Description
This model maps extracted gene names and their short-form abbreviations to HGNC codes using sbiobert_base_cased_mli
Sentence Bert Embeddings. Also, it returns the locus groups and locus types of the genes as aux labels separated by under the metadata.
Predicted Entities
HGNC Codes
, Locus Group
, Locus Type
How to use
document_assembler = DocumentAssembler()\
.setInputCol("text")\
.setOutputCol("document")
sentence_detector = SentenceDetectorDLModel.pretrained("sentence_detector_dl_healthcare","en","clinical/models")\
.setInputCols(["document"])\
.setOutputCol("sentence")
tokenizer = Tokenizer()\
.setInputCols(["sentence"])\
.setOutputCol("token")
word_embeddings = WordEmbeddingsModel.pretrained("embeddings_clinical", "en", "clinical/models")\
.setInputCols(["sentence","token"])\
.setOutputCol("embeddings")
clinical_ner = MedicalNerModel.pretrained("ner_human_phenotype_gene_clinical", "en", "clinical/models")\
.setInputCols(["sentence","token","embeddings"])\
.setOutputCol("ner")
ner_converter = NerConverterInternal()\
.setInputCols(["sentence","token","ner"])\
.setOutputCol("ner_chunk")\
.setWhiteList(['GENE'])
chunk2doc = Chunk2Doc()\
.setInputCols("ner_chunk")\
.setOutputCol("ner_chunk_doc")
sbert_embedder = BertSentenceEmbeddings\
.pretrained("sbiobert_base_cased_mli","en","clinical/models")\
.setInputCols(["ner_chunk_doc"])\
.setOutputCol("sbert_embeddings")
resolver = SentenceEntityResolverModel\
.pretrained("sbiobertresolve_hgnc","en", "clinical/models") \
.setInputCols(["ner_chunk", "sbert_embeddings"]) \
.setOutputCol("resolution")\
.setDistanceFunction("EUCLIDEAN")
nlpPipeline = Pipeline(stages=[document_assembler, sentence_detector, tokenizer, word_embeddings, clinical_ner, ner_converter, chunk2doc, sbert_embedder, resolver])

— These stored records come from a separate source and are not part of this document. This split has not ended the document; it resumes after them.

**src/rtl/fdc_dp_pkg.sv**
```systemverilog
// Shared types for the disk controller host data port.
package fdc_dp_pkg;
    // Phase of the current command as seen by the data port.
    typedef enum logic [2:0] {
        PH_CMD    = 3'd0,
        PH_EXEC   = 3'd1,
        PH_ZFILL  = 3'd2,
        PH_DRAIN  = 3'd3,
        PH_RESULT = 3'd4
    } dp_phase_t;
endpackage

```
**src/rtl/fdc_dp_fifo.sv**
```systemverilog
// Byte store of the data port: a circular buffer with a count and a flush.
// Assumes the caller never pushes when full or pops when empty.
module fdc_dp_fifo #(
    parameter int DW    = 8,
    parameter int DEPTH = 16,
    localparam int AW   = $clog2(DEPTH),
    localparam int CW   = $clog2(DEPTH + 1)
) (
    input  logic          clk,
    input  logic          rst_n,
    input  logic          flush,
    input  logic          push,
    input  logic          pop,
    input  logic [DW-1:0] wdata,
    output logic [DW-1:0] rdata,
    output logic [CW-1:0] count
);
    logic [DW-1:0] mem [DEPTH];
    logic [AW-1:0] wr_ptr, rd_ptr;

    // Storage write; contents need no reset.
    always_ff @(posedge clk) begin
        if (push && !flush) mem[wr_ptr] <= wdata;
    end

    // Pointer and occupancy update, flush empties the buffer.
    always_ff @(posedge clk) begin
        if (!rst_n || flush) begin
            wr_ptr <= '0;
            rd_ptr <= '0;
            count  <= '0;
        end else begin
            if (push) wr_ptr <= (wr_ptr == AW'(DEPTH - 1)) ? '0 : wr_ptr + 1'b1;
            if (pop)  rd_ptr <= (rd_ptr == AW'(DEPTH - 1)) ? '0 : rd_ptr + 1'b1;
            count <= count + CW'(push) - CW'(pop);
        end
    end

    assign rdata = mem[rd_ptr];
endmodule

```
**src/rtl/fdc_dp_flow.sv**
```systemverilog
// Combinational handshake logic: status flags, service request and the
// push/pop decisions for both ends. Assumes thresh is already at least 1.
module fdc_dp_flow
    import fdc_dp_pkg::*;
#(
    parameter int DEPTH = 16,
    localparam int CW   = $clog2(DEPTH + 1),
    localparam int TW   = $clog2(DEPTH)
) (
    input  dp_phase_t     phase,
    input  logic          dir_rd,
    input  logic          fifo_mode,
    input  logic [TW-1:0] thresh,
    input  logic [CW-1:0] count,
    input  logic          host_wr,
    input  logic          host_rd,
    input  logic          core_stb,
    output logic          rqm,
    output logic          dio,
    output logic          svc,
    output logic          core_acc,
    output logic          core_err,
    output logic          push,
    output logic          pop
);
    logic [CW-1:0] cap;
    logic [CW-1:0] free_sp;
    logic          full, empty, host_acc;

    // Capacity, fill state and per-phase flags.
    always_comb begin
        cap      = (fifo_mode && phase == PH_EXEC) ? CW'(DEPTH) : CW'(1);
        full     = (count >= cap);
        empty    = (count == '0);
        free_sp  = CW'(DEPTH) - count;
        rqm      = 1'b0;
        dio      = 1'b0;
        svc      = 1'b0;
        core_acc = 1'b0;
        core_err = 1'b0;
        case (phase)
            PH_CMD: begin
                rqm      = !full;
                core_acc = core_stb && !empty;
            end
            PH_RESULT: begin
                dio      = 1'b1;
                rqm      = !empty;
                core_acc = core_stb && !full;
            end
            PH_EXEC: begin
                dio = dir_rd;
                if (dir_rd) begin
                    rqm      = !empty;
                    core_acc = core_stb && !full;
                    core_err = core_stb && full;
                end else begin
                    rqm      = !full;
                    core_acc = core_stb && !empty;
                    core_err = core_stb && empty;
                end
                if (fifo_mode)
                    svc = dir_rd ? (count >= CW'(thresh)) : (free_sp >= CW'(thresh));
                else
                    svc = rqm;
            end
            PH_DRAIN: begin
                dio = 1'b1;
                rqm = !empty;
                svc = !empty;
            end
            default: ;
        endcase
    end

    // Host transfers only under RQM; direction picks which end pushes.
    assign host_acc = rqm && (dio ? host_rd : host_wr);
    assign push     = dio ? core_acc : host_acc;
    assign pop      = dio ? host_acc : core_acc;
endmodule

```
**src/rtl/fdc_dp_seq.sv**
```systemverilog
// Phase sequencer: configuration, sector byte counting, error flags and the
// end-of-execution pulses. Assumes sector_len >= 1 and at most one of
// cmd_start / exec_start per cycle.
module fdc_dp_seq
    import fdc_dp_pkg::*;
#(
    parameter int DEPTH = 16,
    parameter int SECW  = 12,
    localparam int CW   = $clog2(DEPTH + 1),
    localparam int TW   = $clog2(DEPTH),
    localparam int SW1  = SECW + 1
) (
    input  logic            clk,
    input  logic            rst_n,
    input  logic            cfg_load,
    input  logic            cfg_fifo_en,
    input  logic [TW-1:0]   cfg_thresh,
    input  logic            cmd_start,
    input  logic            exec_start,
    input  logic            exec_rd,
    input  logic [SECW-1:0] sector_len,
    input  logic            core_stb,
    input  logic            core_acc,
    input  logic            core_err,
    input  logic [CW-1:0]   fifo_cnt,
    output dp_phase_t       phase,
    output logic            dir_rd,
    output logic            fifo_mode,
    output logic [TW-1:0]   thresh,
    output logic            flush,
    output logic            done,
    output logic            crc_req,
    output logic            overrun,
    output logic            underrun
);
    logic [SECW-1:0] sec_cnt;
    logic [TW-1:0]   th_q;
    logic            beat, last_beat, wr_end, starting;

    // Configuration register, bypass mode after reset.
    always_ff @(posedge clk) begin
        if (!rst_n) begin
            fifo_mode <= 1'b0;
            th_q      <= TW'(1);
        end else if (cfg_load) begin
            fifo_mode <= cfg_fifo_en;
            th_q      <= cfg_thresh;
        end
    end

    assign thresh    = (th_q == '0) ? TW'(1) : th_q;
    assign starting  = cmd_start || exec_start;
    assign beat      = (phase == PH_EXEC && (core_acc || core_err)) ||
                       (phase == PH_ZFILL && core_stb);
    assign last_beat = beat && ((SW1'(sec_cnt) + 1'b1) == SW1'(sector_len));
    assign wr_end    = !starting && !dir_rd && last_beat;
    assign flush     = starting || wr_end;

    // Phase transitions, sector count, sticky flags and end pulses.
    always_ff @(posedge clk) begin
        if (!rst_n) begin
            phase    <= PH_CMD;
            dir_rd   <= 1'b0;
            sec_cnt  <= '0;
            overrun  <= 1'b0;
            underrun <= 1'b0;
            done     <= 1'b0;
            crc_req  <= 1'b0;
        end else begin
            done    <= 1'b0;
            crc_req <= 1'b0;
            if (cmd_start) begin
                phase    <= PH_CMD;
                overrun  <= 1'b0;
                underrun <= 1'b0;
            end else if (exec_start) begin
                phase    <= PH_EXEC;
                dir_rd   <= exec_rd;
                sec_cnt  <= '0;
                overrun  <= 1'b0;
                underrun <= 1'b0;
            end else begin
                if (beat) sec_cnt <= sec_cnt + 1'b1;
                case (phase)
                    PH_EXEC: begin
                        if (core_err && dir_rd) begin
                            overrun <= 1'b1;
                            phase   <= PH_DRAIN;
                        end else if (core_err) begin
                            underrun <= 1'b1;
                            phase    <= last_beat ? PH_RESULT : PH_ZFILL;
                            done     <= last_beat;
                            crc_req  <= last_beat;
                        end else if (last_beat) begin
                            if (dir_rd) begin
                                phase <= PH_DRAIN;
                            end else begin
                                phase   <= PH_RESULT;
                                done    <= 1'b1;
                                crc_req <= 1'b1;
                            end
                        end
                    end
                    PH_ZFILL: begin
                        if (last_beat) begin
                            phase   <= PH_RESULT;
                            done    <= 1'b1;
                            crc_req <= 1'b1;
                        end
                    end
                    PH_DRAIN: begin
                        if (fifo_cnt == '0) begin
                            phase <= PH_RESULT;
                            done  <= 1'b1;
                        end
                    end
                    default: ;
                endcase
            end
        end
    end
endmodule

```
**src/rtl/fdc_data_port.sv**
```systemverilog
// Host data port of a disk controller: single-byte register in command and
// result phases, optional FIFO with service threshold during execution,
// underrun zero fill and overrun drain. Synchronous active-low reset.
module fdc_data_port
    import fdc_dp_pkg::*;
#(
    parameter int DW    = 8,
    parameter int DEPTH = 16,
    parameter int SECW  = 12,
    localparam int TW   = $clog2(DEPTH)
) (
    input  logic            clk,
    input  logic            rst_n,
    input  logic            cfg_load,
    input  logic            cfg_fifo_en,
    input  logic [TW-1:0]   cfg_thresh,
    input  logic            cmd_start,
    input  logic            exec_start,
    input  logic            exec_rd,
    input  logic [SECW-1:0] sector_len,
    input  logic            host_wr,
    input  logic            host_rd,
    input  logic [DW-1:0]   host_wdata,
    output logic [DW-1:0]   host_rdata,
    output logic            msr_rqm,
    output logic            msr_dio,
    output logic            svc_req,
    input  logic            core_stb,
    input  logic [DW-1:0]   core_wdata,
    output logic [DW-1:0]   core_rdata,
    output logic            done,
    output logic            crc_req,
    output logic            overrun,
    output logic            underrun
);
    localparam int CW = $clog2(DEPTH + 1);

    dp_phase_t     phase;
    logic          dir_rd, fifo_mode, flush, core_acc, core_err, push, pop;
    logic [TW-1:0] thresh;
    logic [CW-1:0] fifo_cnt;
    logic [DW-1:0] fifo_rdata, push_data;

    fdc_dp_seq #(.DEPTH(DEPTH), .SECW(SECW)) u_seq (
        .clk(clk), .rst_n(rst_n),
        .cfg_load(cfg_load), .cfg_fifo_en(cfg_fifo_en), .cfg_thresh(cfg_thresh),
        .cmd_start(cmd_start), .exec_start(exec_start), .exec_rd(exec_rd),
        .sector_len(sector_len), .core_stb(core_stb),
        .core_acc(core_acc), .core_err(core_err), .fifo_cnt(fifo_cnt),
        .phase(phase), .dir_rd(dir_rd), .fifo_mode(fifo_mode), .thresh(thresh),
        .flush(flush), .done(done), .crc_req(crc_req),
        .overrun(overrun), .underrun(underrun)
    );

    fdc_dp_flow #(.DEPTH(DEPTH)) u_flow (
        .phase(phase), .dir_rd(dir_rd), .fifo_mode(fifo_mode), .thresh(thresh),
        .count(fifo_cnt), .host_wr(host_wr), .host_rd(host_rd), .core_stb(core_stb),
        .rqm(msr_rqm), .dio(msr_dio), .svc(svc_req),
        .core_acc(core_acc), .core_err(core_err), .push(push), .pop(pop)
    );

    // The filling end depends on direction: core in read phases, host otherwise.
    assign push_data = msr_dio ? core_wdata : host_wdata;

    fdc_dp_fifo #(.DW(DW), .DEPTH(DEPTH)) u_fifo (
        .clk(clk), .rst_n(rst_n), .flush(flush),
        .push(push), .pop(pop), .wdata(push_data),
        .rdata(fifo_rdata), .count(fifo_cnt)
    );

    assign host_rdata = fifo_rdata;
    // Zero bytes go to the disk while filling or when nothing is held.
    assign core_rdata = (phase == PH_ZFILL || fifo_cnt == '0) ? '0 : fifo_rdata;
endmodule

```
**config.mk**
```make
export PLATFORM = sky130hd
export DESIGN_NAME = fdc_data_port
export DESIGN_NICKNAME = d
export VERILOG_FILES = /design/src/rtl/fdc_dp_pkg.sv /design/src/rtl/fdc_dp_fifo.sv /design/src/rtl/fdc_dp_flow.sv /design/src/rtl/fdc_dp_seq.sv /design/src/rtl/fdc_data_port.sv
export SDC_FILE = /design/constraint.sdc
export NUM_CORES = 1
export LEC_CHECK = 0
export ABC_CLOCK_PERIOD_IN_PS = 9900
export BUFFER_PORTS_ARGS = -buffer_cell sky130_fd_sc_hd__buf_4
export CORE_MARGIN = 2
export CORE_UTILIZATION = 35
export CTS_BUF_LIST = sky130_fd_sc_hd__clkbuf_2 sky130_fd_sc_hd__clkbuf_4 sky130_fd_sc_hd__clkbuf_8
export DETAILED_ROUTE_END_ITERATION = 6
export HOLD_SLACK_MARGIN = 0.02
export SYNTH_ARGS = -nofsm -noshare
export SYNTH_HDL_FRONTEND = slang
export SYNTH_SLANG_ARGS = --single-unit
```
**constraint.sdc**
```tcl
create_clock -name clk -period 9.9 [get_ports clk]
set_input_delay 1.485 -clock clk [delete_from_list [all_inputs] [get_ports clk]]
set_output_delay 1.485 -clock clk [all_outputs]
set_load 0.005 [all_outputs]
```
After elaboration in Yosys (flattened, before gate mapping)
Memories as Yosys holds them, arrays and structs flattened. A register that Yosys moved wholly into a read port is not among the register bits.
Index checks and enable logic that the tools add are counted.
Widths: inputs -> output; s select.
{ "classes": {"reduce_logical": 40, "n_bitwise": 3, "n_mux": 42, "n_eq_ne": 13, "magnitude_cmp": 3, "addsub": 7} }
{ "op_table": {"columns": ["cell", "n"], "rows": [
  ["$mux 12", 2],
  ["$mux 3", 7],
  ["$mux 4", 5],
  ["$mux 1", 18],
  ["$mux 8", 2],
  ["$add 12x1->13 const B", 1],
  ["$eq 13x12->1", 1],
  ["$logic_and 1x1->1", 13],
  ["$add 12x1->12 const B", 1],
  ["$ge 5x4->1", 2],
  ["$pmux 1 s3", 3],
  ["$pmux 3 s3", 1],
  ["$add 4x1->4 const B", 2],
  ["$eq 4x4->1 const B", 2],
  ["$reduce_and 4->1", 2],
  ["$eq 3x2->1 const B", 2],
  ["$logic_not 1->1", 6],
  ["$logic_or 1x1->1", 6],
  ["$ne 3x2->1 const B", 2],
  ["$pmux 1 s2", 3],
  ["$reduce_and 2->1", 3],
  ["$add 5x1->5", 1],
  ["$ge 5x5->1", 1],
  ["$logic_not 5->1", 1],
  ["17 further kinds", 21]
]} }
{ "totals": {"wordCells": 122, "ramBits": 128, "ff_bits": 38, "output_inout_bits": 23, "mem_count": 1} }
{ "memory_table": {"columns": ["memory", "words", "word_bits", "rd", "rd_ports_with_merged_regs", "wr", "line_no", "source"], "rows": [
  ["u_fifo.mem", 16, 8, 1, 1, 1, "fdc_dp_fifo.sv:18", "logic [DW-1:0] mem [DEPTH];"]
]} }

Logic depth before layout (Yosys ltp)
Gate-level depths: netlist of run 1.
{ "depth": {"depth_word": 18, "depth_mapped": 21, "depth_no_buf": 20} }

By module
A second synthesis of run 1 with hierarchy kept.
{ "unflattened": {"hier_cells": 622, "hier_area_um2": 8234.1} }
{ "by_module_without_submodules": {"columns": ["module", "instances", "area_per_inst_um2", "cells_per_inst", "seq_area_each_um2"], "rows": [
  ["fdc_dp_fifo", 1, 5786.8, 303, 4184.0],
  ["fdc_dp_seq", 1, 1734.2, 224, 500.5],
  ["fdc_dp_flow", 1, 490.5, 67, 0.0],
  ["fdc_data_port", 1, 222.7, 28, 0.0]
]} }

Least setup slack after synthesis of run 1
No wires, ideal clock.
{ "synth_timing": {"path_kind": "input-to-reg", "startpoint": "in host_wr", "endpoint": "reg u_fifo.count[4]", "setup_slack_ns": 6.310, "arrival_time_ns": 3.459, "path_stages": 14, "required_ns": 9.769, "cell_sequence": "a22oi_1 nor3b_1 clkinv_1 ha_1 inv_1 ha_1 inv_1 fa_1 nor2_1 nor2_1 nor2_1 nor2_1 xnor2_1 nor3_1"} }
{ "synth_between": {"elab_chain_cells": 5} }
{ "synth_lines": {"columns": ["element", "line_no", "source"], "rows": [
  ["start: declaration", "fdc_data_port.sv:21", "input logic host_wr,"],
  ["$mux 1 *", "fdc_dp_flow.sv:77", "assign host_acc = rqm && (dio ? host_rd : host_wr);"],
  ["$logic_and 1x1->1 *", "fdc_dp_flow.sv:77", null],
  ["$mux 1", "fdc_dp_flow.sv:78", "assign push = dio ? core_acc : host_acc;"],
  ["$add 5x1->5", "fdc_dp_fifo.sv:35", "count <= count + CW'(push) - CW'(pop);"],
  ["$sub 5x1->5 *", "fdc_dp_fifo.sv:35", null],
  ["end signal: assignment", "fdc_dp_fifo.sv:35", null],
  ["end: declaration", "fdc_dp_fifo.sv:16", "output logic [CW-1:0] count"]
]} }
Every way passes the cells marked *; elsewhere a longest branch is shown, timed or not.
A chain may end at the register's enable or synchronous reset.

==> results of run 1 <==
==> worst paths after layout <==
path,to,cells after the start
max,core_rdata[2],4
min,u_seq.th_q[1],2
max reg2reg,u_fifo.count[4],21
min reg2reg,u_seq.th_q[1],2
==> placed cells by master (no fill, tap or decap), types with 9 or more instances in the layout <==
cell / instances
and2_1: 11
nand2_1: 30
ha_1: 25
nand3_1: 12
nor2_1: 47
a21oi_1: 23
nor3_1: 22
edfxtp_1: 128
buf_4: 68
xnor2_1: 15
clkbuf_8: 17
xor2_1: 9
inv_1: 22
mux2i_1: 11
nand2b_1: 10
dfxtp_1: 41
o21ai_0: 19
mux4_2: 40
==> stage by stage <==
stage	area [sq um]	utilization (%)	power [mW]	instances
final	9016	41.06	1.346	923
after global routing	9016	41.06	1.397	923
after CTS	9016	41.06	1.358	923
after detailed placement	8612	39.22	0.8758	891
after global placement	8612	39.22	0.8733	891
after floorplan	7885	-	0.8367	573
==> sequential cells by signal, indices dropped and copies added, names as in the netlist, named ones only <==
register	cells
u_seq.phase	3
u_seq.dir_rd	1
u_seq.th_q	4
u_seq.sec_cnt	12
u_seq.fifo_mode	1
u_seq.underrun	1
u_fifo.mem	128
u_seq.overrun	1
u_fifo.count	5
u_fifo.wr_ptr	4
u_fifo.rd_ptr	4
u_seq.crc_req	1
u_seq.done	1
==> power by group <==
group | internal [mW] | switching (mW) | total, mW
registers | 0.769 | 0.00453 | 0.774
logic | 0.0384 | 0.0470 | 0.0854
clock network | 0.194 | 0.292 | 0.487
==> metal layers <==
layer | vias up | wire length, microns | global-route usage, % | part of all wire (%)
li1 | 2281 | - | - | -
met1 | 2415 | 7861 | 20.26 | 45
met2 | 169 | 8362 | 24.86 | 48
met3 | 16 | 1001 | 3.410 | 5.7
met4 | 0 | 250 | 3.872 | 1.4
met5 | - | 0 | 0 | 0
==> cells by family after synthesis <==
kind of cell,Yosys count,synth area share [%]
multiplexers,59,13.96
AO/OA/AOI/OAI,72,5.998
buffers and inverters,53,2.809
AND/OR/NAND/NOR,169,10.93
XOR/XNOR,24,2.666
flip-flops,170,59.41
adder cells (fa/ha/maj),26,4.221
==> area by class of cell <==
type | instances | area, sq um | share of cell area, %
Inverter | 23 | 86.33 | 0.9575
Clock buffer | 17 | 234.0 | 2.595
Timing Repair Buffer | 68 | 510.5 | 5.662
Sequential cell | 170 | 4686 | 51.97
Multi-Input combinational cell | 350 | 2979 | 33.04
Tap cell | 280 | 350.3 | 3.886
Clock inverter | 15 | 170.2 | 1.887
==> worst reg2reg max path, delay by kind of cell, from the launching register on <==
family                   cells  cell delay, ns
flip-flops                   1            0.56
adder cells (fa/ha/maj)      4            1.20
XOR/XNOR                     1            0.14
AND/OR/NAND/NOR             10            1.15
AO/OA/AOI/OAI                2            0.43
buffers and inverters        4            0.63
==> impl_metrics.yaml, run 1 <==
detailed_routing:
  route.detailed.drc: 0
  route.vias.total: 4881
  finalWirelength_microns: 17480
  drt_iter0_markers: 324
  post_drt_wl_per_cell_microns: 18.93
  postRouteAntennaNets: 0
  viasPerCell: 5.288
  first_pass_iters: 5
timing:
  tightestPinTransition_ns: 1.285
  fin_ws_ns: 5.395
  max_freq_ghz: 0.2220
  setup_viol: 0
  hold_slack_ns: 0.5172
  finalHoldViolCount: 0
  finClkSkew_ns: 0.01795
  fin_crit_sh_pct: 45.51
  rsz0062_at_grt: "false"
  finalCriticalPeriod_ns: 4.505
  slew_violations: 0
  relSlewSlack_pct: 13.65
  tns_ns: 0
synth:
  ys_ff_latch: 170
  synthTopCellsByCount: "edfxtp_1 (128), nor2_1 (47), dfxtp_1 (42)"
  ys_warn_count: 0
  yosys.cell_types.count: 57
  synth.area.top_cells: "edfxtp_1 (49%), mux4_2 (11%), dfxtp_1 (11%), ha_1 (4.0%), nor2_1 (2.2%)"
  synth_most_common_cell: "edfxtp_1"
  synth_flop_cell: "edfxtp_1"
  ys_async_sr_fraction_pct: 0
  synth_edf_count: 128
  syn_inst: 573
  yosys.area.top_type: "edfxtp_1"
  synth.yosys.seq_area_share_pct: 59.41
  avgSynthCellArea_sq_um: 13.76
  syn_nets: 641
  syn_area_sq_mm: 0.007885
  yosysTopAreaCellShare_pct: 48.75
worst_setup_path:
  critPathArrivalTime_ns: 3.02
  reg2reg_slack_ns: 5.63
  cp_top_family: "multiplexers"
  crit_buf_inv: 1
  crit_fanout: 32
  r2r_start: "u_seq.phase[0]"
  cp_slowest_cell: "dfxtp_2"
  critical_path.max_stage_delay_ns: 1.09
  path_cells: "mux4_2 -> mux4_2 -> and2_1 -> buf_4"
  critPathCaptureType: "primary output"
  required_ns: 8.42
  critPathLaunchType: "register"
  critPathMostFrequentCell: "mux4_2"
  crit_type: "register to primary output"
global_routing:
  grt_pass1_vias: 4888
  antenna_found_initial: 0
  grt_pass1_wl_microns: 27210
  grt_max_degree: 33
  grt_overflow: 0
  grt_usage_pct: 15.08
run:
  maxCapViolCount: 0
worst_hold_path:
  hp-start: "u_seq.th_q[1]"
  min-delay-path-class: "register to register"
clocking:
  postCtsSetupBuffers: 0
  numCtsBuffers: 17
  cts.repair.resized: 0
  cts_root_buffer: "clkbuf_8"
  clock_sinks: 170
  clock_path_buffers: 2
  hold_buffers: 0
  htreeDepth: 4
  clock_latency_ns: 0.46
  clk_pin_slew_ns: 0.10
  cts_tree: "built"
die:
  rows: 54
  die_w_microns: 154.1
  io_pins: 65
  dieArea_sq_mm: 0.02375
  start_util_pct: 35.91
  core-area_sq_mm: 0.02196
  dieHeight_microns: 154.1
run_status:
  status: "completed"
placement:
  post-dp-hpwl_microns: 12460
  globalplace.congestion: 0.8401
  post-place-ws_ns: 5.703
  place.port_buffers: 64
layout:
  drive_gt1_share_pct: 24.88
  diodes: 0
  fillers: 2015
  area_growth_syn_to_layout_pct: 14.34
  final_nets: 698
power_and_ir_drop:
  p_leak_nw: 3.001
  power_density_mw_per_mm2: 149.2
  max-vdd-ir-drop_v: 0.00008755
Power figures use the tool's default switching activity.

clinical_note = ["Recent studies have suggested a potential link between the double homeobox 4 like 20 (pseudogene), also known as DUX4L20, and FBXO48 and RNA guanine-7 methyltransferase "]
data= spark.createDataFrame([clinical_note]).toDF('text')
results = nlpPipeline.fit(data).transform(data)
val document_assembler = new DocumentAssembler()
.setInputCol("text")
.setOutputCol("document")
val sentence_detector = SentenceDetectorDLModel.pretrained("sentence_detector_dl_healthcare","en","clinical/models")
.setInputCols(Array("document"))
.setOutputCol("sentence")
val tokenizer = new Tokenizer()
.setInputCols(Array("sentence"))
.setOutputCol("token")
val word_embeddings = WordEmbeddingsModel.pretrained("embeddings_clinical", "en", "clinical/models")
.setInputCols(Array("sentence","token"))
.setOutputCol("embeddings")
val clinical_ner = MedicalNerModel.pretrained("ner_human_phenotype_gene_clinical", "en", "clinical/models")
.setInputCols(Array("sentence","token","embeddings"))
.setOutputCol("ner")
val ner_converter = new NerConverterInternal()
.setInputCols(Array("sentence","token","ner"))
.setOutputCol("ner_chunk")
.setWhiteList(Array("GENE"))
val chunk2doc = new Chunk2Doc()
.setInputCols("ner_chunk")
.setOutputCol("ner_chunk_doc")
val sbert_embedder = BertSentenceEmbeddings
.pretrained("sbiobert_base_cased_mli","en","clinical/models")
.setInputCols(Array("ner_chunk_doc"))
.setOutputCol("sbert_embeddings")
val resolver = SentenceEntityResolverModel
.pretrained("sbiobertresolve_hgnc","en", "clinical/models")
.setInputCols(Array("ner_chunk", "sbert_embeddings"))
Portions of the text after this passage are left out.